Start at the line in the entries below that contains "flops: 287 / 287 / 74.9", stop at the line that contains "-- metrics by", and output exactly the lines in that span, both ends included.

━━━

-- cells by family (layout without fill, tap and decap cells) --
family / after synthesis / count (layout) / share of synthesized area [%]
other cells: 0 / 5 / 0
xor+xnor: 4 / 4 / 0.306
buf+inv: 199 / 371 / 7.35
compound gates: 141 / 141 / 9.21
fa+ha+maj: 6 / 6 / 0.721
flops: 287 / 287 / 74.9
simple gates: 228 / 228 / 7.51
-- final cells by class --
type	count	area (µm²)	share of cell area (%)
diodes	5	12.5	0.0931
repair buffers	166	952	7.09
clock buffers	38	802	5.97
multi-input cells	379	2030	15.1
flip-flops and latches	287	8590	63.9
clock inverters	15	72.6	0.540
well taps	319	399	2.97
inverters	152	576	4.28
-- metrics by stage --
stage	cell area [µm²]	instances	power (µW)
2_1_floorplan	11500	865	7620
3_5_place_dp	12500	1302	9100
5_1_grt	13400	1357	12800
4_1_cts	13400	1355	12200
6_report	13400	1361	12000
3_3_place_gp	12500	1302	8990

━━━

RESULT FOR THIS TASK:
flops: 287 / 287 / 74.9
simple gates: 228 / 228 / 7.51
-- final cells by class --
type	count	area (µm²)	share of cell area (%)
diodes	5	12.5	0.0931
repair buffers	166	952	7.09
clock buffers	38	802	5.97
multi-input cells	379	2030	15.1
flip-flops and latches	287	8590	63.9
clock inverters	15	72.6	0.540
well taps	319	399	2.97
inverters	152	576	4.28
-- metrics by stage --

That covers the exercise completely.